**PROBLEM DETAILS**: Of the lines below, write out exactly those from the line with "endpoints found under the setup" through the line with "after CTS: 3.68 / 2.65 / 3.90", both included, and skip the rest.

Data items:
# # # #
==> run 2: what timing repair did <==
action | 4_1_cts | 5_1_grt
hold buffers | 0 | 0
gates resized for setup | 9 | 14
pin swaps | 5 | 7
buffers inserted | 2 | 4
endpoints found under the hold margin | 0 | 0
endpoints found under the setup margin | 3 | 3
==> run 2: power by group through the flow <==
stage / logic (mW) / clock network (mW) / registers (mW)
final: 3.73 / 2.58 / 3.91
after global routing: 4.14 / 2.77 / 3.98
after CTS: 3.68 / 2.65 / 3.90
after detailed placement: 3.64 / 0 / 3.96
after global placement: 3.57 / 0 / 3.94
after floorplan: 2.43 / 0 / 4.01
# # # #
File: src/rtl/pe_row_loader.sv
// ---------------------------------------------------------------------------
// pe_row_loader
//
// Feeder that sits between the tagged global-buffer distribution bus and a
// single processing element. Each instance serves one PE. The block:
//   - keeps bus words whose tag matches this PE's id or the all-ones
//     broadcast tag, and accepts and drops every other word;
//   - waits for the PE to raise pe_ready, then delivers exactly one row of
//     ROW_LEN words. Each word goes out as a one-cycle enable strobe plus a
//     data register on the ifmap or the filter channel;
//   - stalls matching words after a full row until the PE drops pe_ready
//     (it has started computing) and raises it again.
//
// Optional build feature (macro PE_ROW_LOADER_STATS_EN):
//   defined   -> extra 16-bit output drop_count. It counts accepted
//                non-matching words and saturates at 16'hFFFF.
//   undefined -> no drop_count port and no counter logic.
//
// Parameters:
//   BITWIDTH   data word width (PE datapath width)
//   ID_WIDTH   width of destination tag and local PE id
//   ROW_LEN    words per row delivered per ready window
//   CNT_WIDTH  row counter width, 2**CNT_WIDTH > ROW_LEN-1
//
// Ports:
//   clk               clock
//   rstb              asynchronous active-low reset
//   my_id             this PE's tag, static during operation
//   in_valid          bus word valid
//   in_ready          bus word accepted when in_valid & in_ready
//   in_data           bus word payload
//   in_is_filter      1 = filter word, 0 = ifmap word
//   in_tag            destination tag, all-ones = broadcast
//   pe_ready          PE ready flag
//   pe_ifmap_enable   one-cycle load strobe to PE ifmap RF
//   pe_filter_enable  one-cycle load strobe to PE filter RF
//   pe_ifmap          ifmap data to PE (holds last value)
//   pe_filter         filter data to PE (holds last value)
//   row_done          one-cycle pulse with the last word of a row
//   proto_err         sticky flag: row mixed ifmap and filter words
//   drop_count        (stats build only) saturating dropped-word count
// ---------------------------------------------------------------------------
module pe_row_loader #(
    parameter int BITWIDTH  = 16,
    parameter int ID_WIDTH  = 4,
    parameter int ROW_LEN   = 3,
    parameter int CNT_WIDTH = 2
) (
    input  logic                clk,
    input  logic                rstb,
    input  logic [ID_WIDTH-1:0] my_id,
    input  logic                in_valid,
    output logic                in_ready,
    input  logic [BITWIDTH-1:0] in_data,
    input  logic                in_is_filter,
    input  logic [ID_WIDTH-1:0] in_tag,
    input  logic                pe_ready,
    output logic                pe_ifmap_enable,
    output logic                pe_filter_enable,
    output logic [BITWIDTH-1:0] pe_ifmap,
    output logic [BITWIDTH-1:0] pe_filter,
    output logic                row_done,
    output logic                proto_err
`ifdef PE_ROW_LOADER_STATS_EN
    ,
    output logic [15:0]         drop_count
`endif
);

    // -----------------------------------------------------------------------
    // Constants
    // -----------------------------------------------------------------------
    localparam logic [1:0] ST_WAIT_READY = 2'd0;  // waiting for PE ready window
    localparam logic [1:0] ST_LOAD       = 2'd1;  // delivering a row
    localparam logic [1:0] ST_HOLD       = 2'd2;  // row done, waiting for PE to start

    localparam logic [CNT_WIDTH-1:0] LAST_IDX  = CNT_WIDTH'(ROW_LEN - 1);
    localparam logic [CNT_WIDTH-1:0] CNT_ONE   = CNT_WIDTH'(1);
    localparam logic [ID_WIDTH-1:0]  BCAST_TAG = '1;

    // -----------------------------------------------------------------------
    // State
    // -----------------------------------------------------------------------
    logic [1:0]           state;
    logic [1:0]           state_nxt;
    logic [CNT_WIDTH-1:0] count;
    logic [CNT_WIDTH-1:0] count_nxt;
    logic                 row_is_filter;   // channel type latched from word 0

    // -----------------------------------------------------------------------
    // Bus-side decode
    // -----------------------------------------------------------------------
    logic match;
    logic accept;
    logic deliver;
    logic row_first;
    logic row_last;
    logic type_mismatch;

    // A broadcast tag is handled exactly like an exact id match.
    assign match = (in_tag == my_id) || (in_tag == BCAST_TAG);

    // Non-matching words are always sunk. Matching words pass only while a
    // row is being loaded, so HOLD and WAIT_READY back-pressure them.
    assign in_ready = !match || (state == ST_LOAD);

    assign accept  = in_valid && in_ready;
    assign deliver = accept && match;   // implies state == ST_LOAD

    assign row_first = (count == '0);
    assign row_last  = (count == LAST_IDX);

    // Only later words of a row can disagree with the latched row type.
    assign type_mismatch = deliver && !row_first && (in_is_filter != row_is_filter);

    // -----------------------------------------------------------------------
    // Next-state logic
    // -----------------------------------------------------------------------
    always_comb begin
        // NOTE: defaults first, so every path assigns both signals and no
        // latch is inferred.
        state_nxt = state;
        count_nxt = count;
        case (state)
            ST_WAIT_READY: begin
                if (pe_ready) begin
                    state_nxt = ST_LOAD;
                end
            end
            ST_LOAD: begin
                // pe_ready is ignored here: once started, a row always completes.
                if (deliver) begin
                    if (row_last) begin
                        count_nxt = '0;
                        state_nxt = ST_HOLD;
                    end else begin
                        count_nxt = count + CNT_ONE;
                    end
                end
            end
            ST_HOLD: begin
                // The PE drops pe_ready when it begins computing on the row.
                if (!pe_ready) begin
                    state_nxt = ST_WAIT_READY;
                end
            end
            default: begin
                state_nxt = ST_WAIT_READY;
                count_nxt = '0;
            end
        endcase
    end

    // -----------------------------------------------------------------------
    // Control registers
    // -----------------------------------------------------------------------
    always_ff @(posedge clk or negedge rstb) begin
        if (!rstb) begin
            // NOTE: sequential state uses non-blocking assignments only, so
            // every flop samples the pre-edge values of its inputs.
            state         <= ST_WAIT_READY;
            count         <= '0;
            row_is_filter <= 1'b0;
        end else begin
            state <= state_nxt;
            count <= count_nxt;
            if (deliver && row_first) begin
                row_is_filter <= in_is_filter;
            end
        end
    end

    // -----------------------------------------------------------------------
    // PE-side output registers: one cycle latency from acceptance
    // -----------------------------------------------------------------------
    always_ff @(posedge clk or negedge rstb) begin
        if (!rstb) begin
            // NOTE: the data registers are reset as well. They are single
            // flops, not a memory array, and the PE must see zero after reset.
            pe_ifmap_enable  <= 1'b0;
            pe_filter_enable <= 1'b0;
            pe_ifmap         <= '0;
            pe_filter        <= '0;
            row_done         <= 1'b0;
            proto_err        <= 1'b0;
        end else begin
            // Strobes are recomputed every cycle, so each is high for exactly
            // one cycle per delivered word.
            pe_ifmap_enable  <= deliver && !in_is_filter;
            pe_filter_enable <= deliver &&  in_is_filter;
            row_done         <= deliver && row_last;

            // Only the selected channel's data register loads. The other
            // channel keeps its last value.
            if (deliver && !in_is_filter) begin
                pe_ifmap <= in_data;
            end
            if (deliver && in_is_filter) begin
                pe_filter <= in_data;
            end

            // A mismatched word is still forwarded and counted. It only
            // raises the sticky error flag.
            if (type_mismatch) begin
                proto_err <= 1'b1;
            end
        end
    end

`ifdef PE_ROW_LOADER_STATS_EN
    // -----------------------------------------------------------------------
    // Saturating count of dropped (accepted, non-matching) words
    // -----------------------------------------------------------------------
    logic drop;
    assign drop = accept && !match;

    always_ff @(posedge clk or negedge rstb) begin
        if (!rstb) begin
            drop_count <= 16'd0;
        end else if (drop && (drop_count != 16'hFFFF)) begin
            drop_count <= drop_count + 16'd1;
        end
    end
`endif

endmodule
# # # #
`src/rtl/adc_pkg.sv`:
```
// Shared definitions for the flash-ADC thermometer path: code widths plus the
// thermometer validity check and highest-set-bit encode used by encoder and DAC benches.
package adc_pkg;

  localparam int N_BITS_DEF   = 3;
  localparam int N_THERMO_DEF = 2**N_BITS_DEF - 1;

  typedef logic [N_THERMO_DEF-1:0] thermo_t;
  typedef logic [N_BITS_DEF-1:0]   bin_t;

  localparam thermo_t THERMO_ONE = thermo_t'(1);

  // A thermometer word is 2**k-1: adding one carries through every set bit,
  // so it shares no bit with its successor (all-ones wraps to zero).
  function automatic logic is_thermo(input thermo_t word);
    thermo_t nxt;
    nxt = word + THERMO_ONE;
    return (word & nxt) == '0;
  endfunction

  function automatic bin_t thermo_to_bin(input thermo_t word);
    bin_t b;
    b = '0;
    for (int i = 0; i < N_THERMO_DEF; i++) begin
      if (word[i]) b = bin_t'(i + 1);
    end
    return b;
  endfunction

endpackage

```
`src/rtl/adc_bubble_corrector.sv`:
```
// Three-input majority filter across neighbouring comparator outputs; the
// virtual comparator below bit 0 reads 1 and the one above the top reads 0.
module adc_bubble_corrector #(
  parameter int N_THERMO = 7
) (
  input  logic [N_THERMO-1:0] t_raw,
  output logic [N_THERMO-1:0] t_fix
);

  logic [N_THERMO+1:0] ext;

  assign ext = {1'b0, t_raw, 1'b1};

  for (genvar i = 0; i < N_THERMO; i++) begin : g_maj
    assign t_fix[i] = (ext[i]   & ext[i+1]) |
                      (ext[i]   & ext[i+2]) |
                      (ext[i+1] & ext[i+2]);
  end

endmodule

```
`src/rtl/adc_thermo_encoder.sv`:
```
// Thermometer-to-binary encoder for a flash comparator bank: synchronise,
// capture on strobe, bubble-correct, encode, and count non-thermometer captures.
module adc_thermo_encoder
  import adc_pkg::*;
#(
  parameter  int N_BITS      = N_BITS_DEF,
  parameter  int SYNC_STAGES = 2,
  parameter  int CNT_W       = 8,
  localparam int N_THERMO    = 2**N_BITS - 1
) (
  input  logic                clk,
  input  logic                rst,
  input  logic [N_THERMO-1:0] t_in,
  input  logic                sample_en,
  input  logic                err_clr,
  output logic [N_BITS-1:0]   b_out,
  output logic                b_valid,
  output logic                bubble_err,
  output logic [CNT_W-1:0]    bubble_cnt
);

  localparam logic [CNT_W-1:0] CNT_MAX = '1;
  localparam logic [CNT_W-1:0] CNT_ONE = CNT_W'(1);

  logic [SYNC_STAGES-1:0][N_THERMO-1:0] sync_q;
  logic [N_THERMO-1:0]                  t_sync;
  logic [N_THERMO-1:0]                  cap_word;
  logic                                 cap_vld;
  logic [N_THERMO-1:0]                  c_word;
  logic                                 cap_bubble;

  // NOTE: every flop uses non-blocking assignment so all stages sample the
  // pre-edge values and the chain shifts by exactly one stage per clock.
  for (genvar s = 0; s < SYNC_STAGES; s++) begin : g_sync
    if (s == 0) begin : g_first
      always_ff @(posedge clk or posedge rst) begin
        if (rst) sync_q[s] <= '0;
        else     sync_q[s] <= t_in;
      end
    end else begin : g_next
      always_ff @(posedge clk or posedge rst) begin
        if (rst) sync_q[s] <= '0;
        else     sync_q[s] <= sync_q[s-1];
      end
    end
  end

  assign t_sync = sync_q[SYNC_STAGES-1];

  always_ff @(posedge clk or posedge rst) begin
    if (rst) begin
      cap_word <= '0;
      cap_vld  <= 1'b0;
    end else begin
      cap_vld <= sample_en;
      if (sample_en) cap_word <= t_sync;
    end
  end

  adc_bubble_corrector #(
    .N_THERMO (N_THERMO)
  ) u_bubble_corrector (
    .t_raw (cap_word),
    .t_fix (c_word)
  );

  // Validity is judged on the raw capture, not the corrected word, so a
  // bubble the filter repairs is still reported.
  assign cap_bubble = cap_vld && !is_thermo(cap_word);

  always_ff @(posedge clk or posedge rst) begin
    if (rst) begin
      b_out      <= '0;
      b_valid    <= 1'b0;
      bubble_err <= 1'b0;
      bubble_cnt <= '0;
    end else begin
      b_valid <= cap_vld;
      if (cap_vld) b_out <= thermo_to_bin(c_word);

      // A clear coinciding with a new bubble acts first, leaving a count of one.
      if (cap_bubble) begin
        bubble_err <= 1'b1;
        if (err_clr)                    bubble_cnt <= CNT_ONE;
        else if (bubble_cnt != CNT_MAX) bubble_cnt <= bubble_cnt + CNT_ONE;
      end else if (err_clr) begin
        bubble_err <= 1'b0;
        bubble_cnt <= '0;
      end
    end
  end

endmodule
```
# # # #
**TASK ANSWER**:
endpoints found under the setup margin | 3 | 3
==> run 2: power by group through the flow <==
stage / logic (mW) / clock network (mW) / registers (mW)
final: 3.73 / 2.58 / 3.91
after global routing: 4.14 / 2.77 / 3.98
after CTS: 3.68 / 2.65 / 3.90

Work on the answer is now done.